Por Vicente Cruz
As cenas de ruas alagadas, casas invadidas por enxurradas e comunidades inteiras isoladas pelas águas da chuva tornaram-se cada vez mais comuns nas cidades brasileiras. A deficiência dos sistemas de drenagem pluvial nos municípios é um problema crônico que escancara a fragilidade da infraestrutura urbana diante de uma urbanização acelerada, desordenada e marcada pela negligência histórica do poder público. Especialistas como o engenheiro sanitarista Tércio Ambrizzi, da USP, alertam que o sistema de drenagem no Brasil foi concebido para uma realidade pluviométrica do século XX e não suporta os volumes extremos das chuvas atuais. “O planejamento urbano não acompanhou as mudanças climáticas nem o crescimento populacional. A drenagem foi relegada ao segundo plano por décadas”, afirma Ambrizzi.
Boa parte desse colapso decorre da expansão urbana não planejada. Moradias são erguidas em áreas alagadiças, encostas e margens de rios, onde a presença do poder público é mínima ou inexistente. Além disso, o asfalto e o concreto avançam sobre os solos naturais, impedindo a infiltração das águas da chuva e aumentando o volume do escoamento superficial. O arquiteto e urbanista Jorge Wilheim já denunciava que “a impermeabilização progressiva do solo urbano transforma a cidade em uma enorme calha, sem poros, que empurra as águas violentamente para os fundos de vale e zonas ribeirinhas”. Nesse cenário, as enchentes deixam de ser eventos naturais e tornam-se tragédias anunciadas, agravadas pela ausência de políticas públicas integradas e preventivas.

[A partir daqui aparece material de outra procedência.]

This design comes from an exercise in tuning for small area on the open sky130 flow, not from production work.
Only simulation tests tie the RTL to the original design; equivalence was not proved.
Power figures rest on the tool's default switching activity, not on a simulated workload.

===== design/flow/standard.sh =====
#!/bin/bash
# synth_recipe.tcl (not shown) runs the flow's synth.tcl, then flattens the netlist and writes it again
# the make line also repeats each setting of config.mk as NAME=value (left out here)
make -C /OpenROAD-flow-scripts/flow DESIGN_CONFIG=/design/flow/config.mk WORK_HOME=/design/flow/orfs CLKGATE_MAP_FILE= SYNTH_SCRIPT=/design/flow/synth_recipe.tcl "${@:-finish}"

===== design/flow/config.mk =====
export PLATFORM = sky130hd
export DESIGN_NAME = rpn_stack_evaluator
export DESIGN_NICKNAME = rpn_stack_evaluator
export VERILOG_FILES = /design/flow/design.v
export SDC_FILE = /design/flow/constraint.sdc
export NUM_CORES = 4
export LEC_CHECK = 0
export ABC_AREA = 1
export CAP_MARGIN = 20
export CORE_MARGIN = 2
export CORE_UTILIZATION = 60
export CTS_BUF_LIST = sky130_fd_sc_hd__clkbuf_8
export CTS_CLUSTER_DIAMETER = 60
export CTS_CLUSTER_SIZE = 20
export PLACE_DENSITY = 0.7
export SLEW_MARGIN = 20

===== design/flow/flow/run.sh =====
#!/bin/bash
# Own layout flow: the standard flow (standard.sh) with these changes:
#  - synthesis is synth_recipe.tcl unchanged except that its ABC call maps the
#    combinational logic with flow/area.abc (area only, no delay target) instead of
#    ORFS's abc_area.script; flip-flops are mapped before ABC, so registers, their
#    names and cell types are the standard synthesis's;
#  - port buffers use sky130_fd_sc_hd__buf_1 (the default pick is a 10 um2 delay buffer);
#  - clock tree synthesis without dummy loads, with clkbuf_8 leaf clusters.
# make's full output goes to flow_make.log here; ORFS keeps each step's log in orfs/logs/.
set -euo pipefail
here=$(pwd)
{
	head -n 1 synth_recipe.tcl
	cat <<TCL
proc abc {args} {
	set keep {}
	set skip 0
	foreach a \$args {
		if {\$skip} { set skip 0; continue }
		if {\$a eq "-script" || \$a eq "-D" || \$a eq "-constr"} { set skip 1; continue }
		lappend keep \$a
	}
	yosys abc -script $here/flow/area.abc {*}\$keep
}
TCL
	tail -n +2 synth_recipe.tcl
} > own_synth.tcl
export BUFFER_PORTS_ARGS="-buffer_cell sky130_fd_sc_hd__buf_1"
export CTS_ARGS="-sink_clustering_enable -repair_clock_nets -sink_clustering_size 22 -sink_clustering_max_diameter 40 -buf_list sky130_fd_sc_hd__clkbuf_8 -dont_use_dummy_load"
bash standard.sh SYNTH_SCRIPT=$here/own_synth.tcl finish > flow_make.log 2>&1

===== design/flow/design.v =====
module rpn_stack_evaluator #(
	parameter int STACK_DEPTH = 16,
	parameter int NUM_VARS = 32
) (
	input  logic               clk,
	input  logic               arst_n,
	input  logic               in_valid,
	output logic               in_ready,
	input  logic [2:0]         kind,
	input  logic [1:0]         op_code,
	input  logic [4:0]         var_index,
	input  logic signed [31:0] literal,
	output logic               out_valid,
	input  logic               out_ready,
	output logic               print_valid,
	output logic signed [31:0] print_value,
	output logic [2:0]         status
);
	localparam int W   = 4;
	localparam int NB  = 32 / W;
	localparam int LNB = $clog2(NB);
	localparam int PW  = LNB + 5;
	localparam logic [5:0] S_CLR  = 6'd0;
	localparam logic [5:0] S_IDLE = 6'd1;
	localparam logic [5:0] S_PUSH = 6'd2;
	localparam logic [5:0] S_RB1  = 6'd3;
	localparam logic [5:0] S_RB2  = 6'd4;
	localparam logic [5:0] S_RA1  = 6'd5;
	localparam logic [5:0] S_RA2  = 6'd6;
	localparam logic [5:0] S_OB   = 6'd7;
	localparam logic [5:0] S_AS1  = 6'd8;
	localparam logic [5:0] S_AS3  = 6'd9;
	localparam logic [5:0] S_ADD1 = 6'd10;
	localparam logic [5:0] S_ADD2 = 6'd11;
	localparam logic [5:0] S_MB   = 6'd12;
	localparam logic [5:0] S_MA   = 6'd13;
	localparam logic [5:0] S_DS   = 6'd14;
	localparam logic [5:0] S_DA   = 6'd15;
	localparam logic [5:0] S_DB   = 6'd16;
	localparam logic [5:0] S_DT   = 6'd17;
	localparam logic [5:0] S_DC   = 6'd18;
	localparam logic [5:0] S_DQ   = 6'd19;
	localparam logic [5:0] S_DR   = 6'd20;
	localparam logic [5:0] S_DF   = 6'd21;
	localparam logic [5:0] S_DN   = 6'd22;
	localparam logic [5:0] S_ZP   = 6'd23;   
	localparam logic [5:0] S_ZOK     = 6'b011000;
	localparam logic [5:0] S_ZUNDER  = 6'b011001;
	localparam logic [5:0] S_ZOVER   = 6'b011010;
	localparam logic [5:0] S_ZDIV0   = 6'b011011;
	localparam logic [5:0] S_ZNOTVAR = 6'b011100;
	localparam logic [5:0] R_PRINT  = 6'b110000;
	localparam logic [2:0] X_ZERO = 3'd0;
	localparam logic [2:0] X_HEAD = 3'd1;
	localparam logic [2:0] X_SHL  = 3'd2;
	localparam logic [2:0] X_VAR  = 3'd3;
	localparam logic [2:0] X_LIT  = 3'd4;
	localparam logic [1:0] A_HOLD = 2'd0;
	localparam logic [1:0] A_LOAD = 2'd1;   
	localparam logic [1:0] A_ROT  = 2'd2;   
	logic [5:0]  state_q, state_d;
	logic [PW-1:0] ph_q;
	logic [4:0]  cnt_q;
	logic        cnt_inc, cnt_dec;
	logic [31:0] a_q;
	logic [4:0]  idx_q, idx_d;
	logic        f_q, f_d;
	logic        qb_q, qb_d;
	logic        neg_q, neg_d;
	logic        cy_q;
	logic        t_q, tag;
	logic        msb_q;
	logic [16*32-1:0] srng_q;
	logic [15:0]      trng_q;
	logic [32*32-1:0] vrng_q;
	logic [W-1:0]     shead;
	logic             thead;
	logic [W-1:0]     vhead;
	logic [7:0]       sh8;
	logic [4:0]       idx_cap;
	logic             ix_el;
	logic [31:0]      litw;
	logic [LNB-1:0] dig_i;
	logic        b0, last;
	logic [2:0]  xsel;
	logic        sbit;
	logic        first;
	logic        yen;
	logic        sub;
	logic [W-1:0] xv, yv, litb;
	logic        shin;
	logic [W:0]  add;
	logic        sum32;
	logic [1:0]  amode;
	logic        s_we;
	logic        s_tag;
	logic        v_we;
	logic [1:0]  s_off;
	logic [3:0]  s_slot;
	logic        win, win_v, t_at;
	logic        is_div;
	logic        fin;
	assign shead = srng_q[W-1:0];
	assign thead = trng_q[0];
	assign vhead = vrng_q[W-1:0];
	assign dig_i = ph_q[LNB-1:0];
	assign b0     = (dig_i == '0);
	assign last   = (dig_i == LNB'(NB - 1));
	always_comb begin
		case (state_q)
			S_PUSH:                                    s_off = 2'd0;
			S_RB1, S_OB, S_ADD1, S_MB, S_DB, S_DR:     s_off = 2'd1;
			default:                                   s_off = 2'd2;
		endcase
	end
	assign s_slot = cnt_q[3:0] - {2'd0, s_off};
	assign win    = (ph_q[LNB+3:LNB] == s_slot);
	assign win_v  = (ph_q[LNB+4:LNB] == idx_q);
	assign t_at   = (ph_q[LNB-1:0] == ph_q[LNB+3:4]);
	assign tag    = t_at ? thead : t_q;
	assign is_div = (op_code == 2'd3);
	assign first  = (idx_q == 5'd0);
	assign litw = {literal[31:5], kind[0] ? literal[4:0] : var_index};
	assign litb = litw[dig_i*W +: W];
	assign sh8 = 8'(shead);
	always_comb begin
		if (W >= 5) begin
			ix_el   = b0;
			idx_cap = sh8[4:0];
		end else begin
			ix_el   = (dig_i == '0) || (dig_i == LNB'(1));
			idx_cap = b0 ? {idx_q[4], sh8[3:0]} : {sh8[0], idx_q[3:0]};
		end
	end
	assign shin = b0 ? sbit : msb_q;
	always_comb begin
		case (xsel)
			X_HEAD:  xv = shead;
			X_SHL:   xv = {shead[W-2:0], shin};
			X_VAR:   xv = vhead;
			X_LIT:   xv = litb;
			default: xv = {{(W-1){1'b0}}, b0 & sbit};
		endcase
	end
	assign yv    = yen ? a_q[W-1:0] : '0;
	assign add   = {1'b0, xv} + {1'b0, sub ? ~yv : yv} + {{W{1'b0}}, b0 ? sub : cy_q};
	assign sum32 = ((xsel == X_SHL) & shead[W-1]) ^ sub ^ add[W];
	always_comb begin
		state_d = state_q;
		cnt_inc = 1'b0;
		cnt_dec = 1'b0;
		idx_d   = idx_q;
		f_d     = f_q;
		qb_d    = qb_q;
		neg_d   = neg_q;
		xsel    = X_ZERO;
		sbit    = 1'b0;
		yen     = 1'b0;
		sub     = 1'b0;
		amode   = A_HOLD;
		s_we    = 1'b0;
		s_tag   = 1'b0;
		v_we    = 1'b0;
		fin     = 1'b0;
		case (state_q)
			S_CLR: begin
				v_we = 1'b1;
				if (ph_q == '1) begin
					state_d = S_IDLE;
				end
			end
			S_IDLE: begin
				if (in_valid && last) begin
					case (kind)
						3'd2, 3'd3: state_d = cnt_q[4] ? S_ZOVER : S_PUSH;
						3'd4:       state_d = (cnt_q == 5'd0) ? S_ZUNDER : S_RB1;
						3'd0:       state_d = (cnt_q[4:1] == 4'd0) ? S_ZUNDER : S_RB1;
						3'd1:       state_d = (cnt_q[4:1] == 4'd0) ? S_ZUNDER : S_RB1;
						default:    state_d = S_ZOK;
					endcase
				end
			end
			S_PUSH: begin
				xsel  = X_LIT;
				s_tag = !kind[0];
				if (win) begin
					s_we = 1'b1;
					if (last) begin
						cnt_inc = 1'b1;
						state_d = S_ZOK;
					end
				end
			end
			S_RB1, S_RB2: begin
				xsel = (state_q == S_RB1) ? X_HEAD : X_VAR;
				if ((state_q == S_RB1) ? win : win_v) begin
					amode = A_LOAD;
					if (state_q == S_RB1 && ix_el) begin
						idx_d = idx_cap;
					end
					if (last) begin
						if (state_q == S_RB1 && tag) begin
							state_d = S_RB2;
						end else if (kind == 3'd4) begin
							cnt_dec = 1'b1;
							state_d = S_ZP;
						end else if (kind == 3'd0) begin
							state_d = S_AS1;
						end else begin
							state_d = S_OB;
						end
					end
				end
			end
			S_OB: begin
				yen = 1'b1;
				if (is_div && a_q == 32'd0) begin
					if (last) begin
						state_d = S_ZDIV0;
					end
				end else if (win) begin
					s_we  = 1'b1;
					amode = A_ROT;
					if (last) begin
						state_d = S_RA1;
					end
				end
			end
			S_RA1, S_RA2: begin
				xsel = (state_q == S_RA1) ? X_HEAD : X_VAR;
				if ((state_q == S_RA1) ? win : win_v) begin
					amode = A_LOAD;
					if (state_q == S_RA1 && ix_el) begin
						idx_d = idx_cap;
					end
					if (last) begin
						if (state_q == S_RA1 && tag) begin
							state_d = S_RA2;
						end else begin
							idx_d = 5'd0;
							case (op_code)
								2'd0, 2'd1: state_d = S_ADD1;
								2'd2:       state_d = S_MB;
								default:    state_d = S_DS;
							endcase
						end
					end
				end
			end
			S_AS1: begin
				if (win) begin
					if (ix_el) begin
						idx_d = idx_cap;
					end
					if (last) begin
						cnt_dec = tag;
						state_d = tag ? S_AS3 : S_ZNOTVAR;
					end
				end
			end
			S_AS3: begin
				yen = 1'b1;
				if (win_v) begin
					v_we  = 1'b1;
					amode = A_ROT;
					if (last) begin
						cnt_dec = 1'b1;
						state_d = S_ZOK;
					end
				end
			end
			S_ADD1: begin
				xsel = X_HEAD;
				yen  = 1'b1;
				sub  = op_code[0];
				if (win) begin
					amode = A_LOAD;
					if (last) begin
						state_d = S_ADD2;
					end
				end
			end
			S_ADD2: begin
				yen = 1'b1;
				sub = op_code[0];
				if (win) begin
					s_we  = 1'b1;
					amode = A_ROT;
					if (last) begin
						cnt_dec = 1'b1;
						state_d = S_ZOK;
					end
				end
			end
			S_MB: begin
				xsel = X_SHL;
				if (win) begin
					s_we = 1'b1;
					if (last) begin
						f_d     = shead[W-1];
						state_d = S_MA;
					end
				end
			end
			S_MA: begin
				xsel = first ? X_ZERO : X_SHL;
				yen  = f_q;
				if (win) begin
					s_we  = 1'b1;
					amode = A_ROT;
					if (last) begin
						idx_d   = idx_q + 5'd1;
						cnt_dec = (idx_q == 5'd31);
						state_d = (idx_q == 5'd31) ? S_ZOK : S_MB;
					end
				end
			end
			S_DS: begin
				if (last) begin
					neg_d   = a_q[31];
					state_d = S_DA;
				end
			end
			S_DA: begin
				yen = 1'b1;
				sub = neg_q;
				if (win) begin
					s_we  = 1'b1;
					amode = A_ROT;
					if (last) begin
						state_d = S_DB;
					end
				end
			end
			S_DB: begin
				xsel = X_HEAD;
				if (win) begin
					amode = A_LOAD;
					if (last) begin
						state_d = S_DT;
					end
				end
			end
			S_DT: begin
				if (last) begin
					f_d     = a_q[31];
					neg_d   = neg_q ^ a_q[31];
					state_d = S_DC;
				end
			end
			S_DC: begin
				yen   = 1'b1;
				sub   = f_q;
				amode = A_LOAD;
				if (last) begin
					state_d = S_DQ;
				end
			end
			S_DQ: begin
				xsel = X_SHL;
				sbit = qb_q;
				if (win) begin
					s_we = 1'b1;
					if (last) begin
						f_d     = shead[W-1];
						state_d = S_DR;
					end
				end
			end
			S_DR: begin
				xsel = first ? X_ZERO : X_SHL;
				sbit = f_q;
				yen  = 1'b1;
				sub  = first | qb_q;
				if (win) begin
					s_we  = 1'b1;
					amode = A_ROT;
					if (last) begin
						qb_d    = !sum32;
						idx_d   = idx_q + 5'd1;
						state_d = (idx_q == 5'd31) ? S_DF : S_DQ;
					end
				end
			end
			S_DF: begin
				xsel = X_SHL;
				sbit = qb_q;
				if (win) begin
					s_we  = 1'b1;
					amode = A_LOAD;
					if (last) begin
						cnt_dec = !neg_q;
						state_d = neg_q ? S_DN : S_ZOK;
					end
				end
			end
			S_DN: begin
				yen = 1'b1;
				sub = 1'b1;
				if (win) begin
					s_we  = 1'b1;
					amode = A_ROT;
					if (last) begin
						cnt_dec = 1'b1;
						state_d = S_ZOK;
					end
				end
			end
			S_ZP: begin
				fin     = 1'b1;
				state_d = R_PRINT;
			end
			S_ZOK, S_ZUNDER, S_ZOVER, S_ZDIV0, S_ZNOTVAR: begin
				amode = A_LOAD;   
				if (last) begin
					fin     = 1'b1;
					state_d = {3'b100, state_q[2:0]};
				end
			end
			default: begin
				if (out_ready) begin
					state_d = S_IDLE;
				end
			end
		endcase
		if (fin && !in_valid) begin
			state_d = state_q;
		end
	end
	always_ff @(posedge clk or negedge arst_n) begin
		if (!arst_n) begin
			state_q <= S_CLR;
			ph_q    <= '0;
			cnt_q   <= 5'd0;
		end else begin
			state_q <= state_d;
			ph_q    <= ph_q + 1'b1;
			if (cnt_inc) begin
				cnt_q <= cnt_q + 5'd1;
			end else if (cnt_dec) begin
				cnt_q <= cnt_q - 5'd1;
			end
		end
	end
	always_ff @(posedge clk) begin
		case (amode)
			A_LOAD: a_q <= {add[W-1:0], a_q[31:W]};
			A_ROT:  a_q <= {a_q[W-1:0], a_q[31:W]};
			default: ;
		endcase
		idx_q  <= idx_d;
		f_q    <= f_d;
		qb_q   <= qb_d;
		neg_q  <= neg_d;
		cy_q   <= add[W];
		msb_q  <= shead[W-1];
		srng_q <= {s_we ? add[W-1:0] : shead, srng_q[16*32-1:W]};
		t_q    <= tag;
		trng_q <= {(s_we && t_at) ? s_tag : thead, trng_q[15:1]};
		vrng_q <= {v_we ? add[W-1:0] : vhead, vrng_q[32*32-1:W]};
	end
	assign in_ready    = fin;
	assign out_valid   = state_q[5];
	assign print_valid = state_q[4];
	assign status      = state_q[2:0];
	assign print_value = a_q;
endmodule

===== design/flow/constraint.sdc =====
create_clock -name core_clock -period 12.0 [get_ports {clk}]
set_input_delay 2.4000 -clock core_clock [delete_from_list [all_inputs] [get_ports {clk}]]
set_output_delay 2.4000 -clock core_clock [all_outputs]
set_load 0.01 [all_outputs]

===== design/flow/flow/area.abc =====
strash
&get -n
&fraig -x
&put
dc2
strash
&get -n
&dch -f
&nf -R 1000
&put

==> impl_metrics.json, run 1 <==
{
  "critPathCapture": "in_ready",
  "cts_post_setup_buffers_inserted": 0,
  "clkPwrFrac_pct": 29.8,
  "boundaryPins": 84,
  "layout-drive-gt1-share_pct": 5.94,
  "die_w_um": 247,
  "critical_path.max_fanout": 12,
  "placedCellCount": 2896,
  "initial_core_util_pct": 60.4,
  "cts_tree": "built",
  "skew_ps": 131,
  "crit_type": "flop to output pin",
  "grt_pass1_wl_mm": 77.0,
  "grt_max_degree": 33,
  "drt_iter0_drc": 785,
  "grt_setup_unrepaired": "false",
  "setup_viol": 0,
  "antenna_found_initial": 0,
  "path_clk_slew_ps": 120,
  "fmax_ghz": 0.184,
  "layout.nets": 2308,
  "syn_nets": 2101,
  "r2r_start": "state_q[2]",
  "critPathLaunchType": "flop",
  "hold_viol": 0,
  "cts_made_buffers": 116,
  "antennaDiodeCount": 0,
  "dr.pass1.iters": 5,
  "seqPwrFrac_pct": 70.0,
  "antenna_left": 0,
  "dr_total_vias": 13800,
  "min_period_ps": 5440,
  "fin_cells": 3012,
  "hp-class": "flop to flop",
  "relSlewSlack_pct": 33.6,
  "startpoint": "ph_q[0]",
  "synthCells": 2034,
  "fp.dieH_um": 247,
  "finalCritPeriodShare_pct": 45.3,
  "area_delta_synth_final_pct": 8.22,
  "netSwitchingPower_uw": 1430,
  "rrSetupSlack_ps": 6690,
  "die_area_um2": 61200,
  "async_reset_ff_share_pct": 1.18,
  "postCtsHoldBufs": 0,
  "outcome": "finished clean",
  "yosysUniqueCellTypes": 47,
  "reg2reg_depth": 18,
  "setup_tns_ps": 0,
  "power_density_nw_per_um2": 200,
  "clk_path_buf_depth": 3,
  "gp_congestion": 0.873,
  "irDropWorstVdd_uv": 149,
  "required_ps": 9600,
  "synth_top_area_share_pct": 87.6,
  "switching_share_pct": 18.6,
  "rows": 89,
  "insertion_delay_ps": 740,
  "synth_ff_type": "dfxtp_1",
  "h-tree-depth": 3,
  "worstHoldStart": "srng_q[145]",
  "grt_overflow_total": 0,
  "synth-edff-count": 40,
  "dp_hpwl_mm": 29.9,
  "grt_pass1_vias": 14100,
  "synthTopCellsByArea": "dfxtp_1 88%, edfxtp_1 3.4%, dfrtp_1 1.3%, nand2_1 0.74%, xnor2_1 0.62%",
  "cts_resized": 0,
  "power.internal_uw": 6240,
  "routed_wl_mm": 48.8,
  "syn-cell-area_um2": 35500,
  "leakage_uw": 0.0152,
  "drv_cap": 0,
  "drv_slew": 0,
  "io_buffers": 83,
  "avgSynthCellArea_um2": 17.5,
  "via_per_inst": 4.58,
  "drcViolationCount": 0,
  "yosysTopAreaCell": "dfxtp_1",
  "worstMarginPinSlew_ps": 989,
  "wire_per_inst_um": 16.2,
  "cts_root_buf": "clkbuf_8",
  "timing.rr.end": "state_q[0]",
  "arrival_ps": 3040,
  "yosysSeqAreaShare_pct": 92.4,
  "core-area_um2": 58800,
  "endpoint_kind": "output pin",
  "total_power_uw": 7670,
  "cts_sinks": 1614,
  "p_comb_share_pct": 0.2,
  "fillers": 3955,
  "yosys_warnings": 1,
  "synth-seq-cells": 1614,
  "grt_usage_pct": 16.3
}
-- sequential cells by signal, indices dropped and copies added (netlist names) --
| register | cells |
|---|---|
| a_q | 32 |
| msb_q | 1 |
| neg_q | 1 |
| cy_q | 1 |
| srng_q | 512 |
| vrng_q | 1024 |
| idx_q | 5 |
| cnt_q | 5 |
| f_q | 1 |
| ph_q | 8 |
| t_q | 1 |
| trng_q | 16 |
| state_q | 6 |
| qb_q | 1 |
-- worst min path at each step --
stage | end | slack [ps] | depth (start not counted)
6_report | srng_q[141] | 190 | 0
5_1_grt | srng_q[141] | 170 | 0
4_1_cts | srng_q[141] | 170 | 0
3_5_place_dp | srng_q[304] | 310 | 0
3_3_place_gp | srng_q[229] | 310 | 0
2_1_floorplan | srng_q[0] | 310 | 0
-- layout by cell type, fill, tap and decap left out, types with 5 or more instances in the layout --
| master | instances |
|---|---|
| buf_4 | 9 |
| xor2_1 | 7 |
| nand2b_1 | 10 |
| nor4_1 | 13 |
| nor2_1 | 52 |
| a21o_1 | 5 |
| mux2_1 | 16 |
| nor3_1 | 21 |
| nand3_1 | 18 |
| ha_1 | 17 |
| dfrtp_1 | 19 |
| nand2_1 | 70 |
| nand4_1 | 14 |
| clkbuf_8 | 116 |
| clkinv_1 | 19 |
| a21oi_1 | 20 |
| dfxtp_1 | 1555 |
| buf_1 | 83 |
| xnor2_1 | 25 |
| edfxtp_1 | 40 |
| and2_0 | 6 |
| o21ai_0 | 30 |
| mux4_2 | 8 |
| nor2b_1 | 6 |
-- logic make-up after synthesis --
logic type	synth area share (%)
AOI/OAI and AO/OA	1.64
xor gates and xnor gates	0.789
adders and majority gates	0.824
buffers and inverters	0.264
DFF	92.4
muxes	1.07
and+or+nand+nor	3.05
-- metal layers --
layer | share of wire (%) | global-route usage (%)
met1 | 50 | 23.7
met2 | 42 | 23.6
met3 | 5.1 | 4.40
met4 | 2.9 | 6.16
met5 | 0 | 0
-- final cells by class --
cell class                 instances  area [um2]  share of cell area [%]
timing repair buffer              92         379                   0.986
tap                              773         967                    2.52
multi-input combinational        398        2620                    6.82
clock buffer                     116        1600                    4.15
sequential                      1614       32800                    85.3
inverter                          19        71.3                   0.186
-- critical path: stages, from the launching register on --
cell	delay, ps
dfrtp_1	720
ha_1	270
ha_1	460
clkinv_1	290
o22ai_1	410
buf_1	220
-- Yosys cell counts, types with 5 or more instances --
library cell,instances
a21o_1,5
a21oi_1,20
and2_0,6
clkinv_1,19
dfrtp_1,19
dfxtp_1,1555
edfxtp_1,40
ha_1,17
mux2_1,16
mux4_2,8
nand2_1,70
nand2b_1,10
nand3_1,18
nand4_1,14
nor2_1,52
nor2b_1,6
nor3_1,21
nor4_1,13
o21ai_0,30
xnor2_1,25
xor2_1,7
-- power by group through the flow --
| stage | clock network (uW) | logic, uW | registers, uW |
|---|---|---|---|
| floorplan | 0 | 4.84 | 5500 |
| global placement | 0 | 14.6 | 5500 |
| detailed placement | 0 | 14.8 | 5500 |
| CTS | 2370 | 14.8 | 5370 |
| global route | 2560 | 16.2 | 5370 |
| finish | 2280 | 14.8 | 5370 |
-- through the flow --
step	cell area [um2]	hold WS, ps	worst slack (ps)	util [%]
6_report	38400	187	6560	65.4
4_1_cts	38400	174	6520	65.4
5_1_grt	38400	171	6190	65.4
2_1_floorplan	35500	310	6840	-
3_5_place_dp	36800	312	6210	62.7
3_3_place_gp	36800	311	6280	62.7
==> inputs of run 2 (changes only) <==
--- a/design/flow/flow/run.sh
+++ b/design/flow/flow/run.sh
@@ -27,4 +27,4 @@
 } > own_synth.tcl
 export BUFFER_PORTS_ARGS="-buffer_cell sky130_fd_sc_hd__buf_1"
-export CTS_ARGS="-sink_clustering_enable -repair_clock_nets -sink_clustering_size 22 -sink_clustering_max_diameter 40 -buf_list sky130_fd_sc_hd__clkbuf_8 -dont_use_dummy_load"
+export CTS_ARGS="-sink_clustering_enable -repair_clock_nets -sink_clustering_size 20 -sink_clustering_max_diameter 80 -buf_list sky130_fd_sc_hd__clkbuf_8 -dont_use_dummy_load"
 bash standard.sh SYNTH_SCRIPT=$here/own_synth.tcl finish > flow_make.log 2>&1
==> run 2 against run 1 <==
First-iteration DRC count down 6.2%. Synthesized cell count unchanged. Global-route usage about the same. Critical endpoint unchanged. Critical path type unchanged. Sequential power about the same. Maximum frequency down 0.23%. Cell area down 0.89%. Via count down 1.1%. Cell count down 0.80%. Clock skew down 17 ps.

Outro elemento crítico é a precariedade das redes de drenagem. Muitos municípios contam com galerias antigas, subdimensionadas e sem manutenção periódica. Canais entupidos, bueiros obstruídos por lixo e ausência de limpeza agravam a situação. O engenheiro civil Álvaro Rodrigues dos Santos, ex-diretor do IPT-SP, defende que a drenagem deve ser entendida como “parte essencial da segurança urbana” e não como uma despesa acessória. “Falta cultura de prevenção no Brasil. Só se investe depois da tragédia”, afirma. A ausência de campanhas educativas e de fiscalização eficiente também favorece o descarte irregular de resíduos, transformando o sistema pluvial em depósito de lixo e ampliando o risco de colapsos.
Por fim, as mudanças climáticas impõem um novo desafio: chuvas cada vez mais intensas e concentradas. O IPCC (Painel Intergovernamental sobre Mudança do Clima) aponta o Brasil como um dos países mais vulneráveis a eventos hidrológicos extremos. Diante disso, cresce a urgência por soluções baseadas na natureza e por tecnologias sustentáveis de drenagem, como jardins de chuva, pavimentos permeáveis e reservatórios de detenção. O urbanista e ex-prefeito de Curitiba Jaime Lerner defendia que “a cidade não deve lutar contra a água, mas aprender a conviver com ela”. O desafio está posto: é preciso repensar o modelo de desenvolvimento urbano, colocar a drenagem no centro das políticas públicas e garantir que o direito à cidade não se afogue na lama da omissão.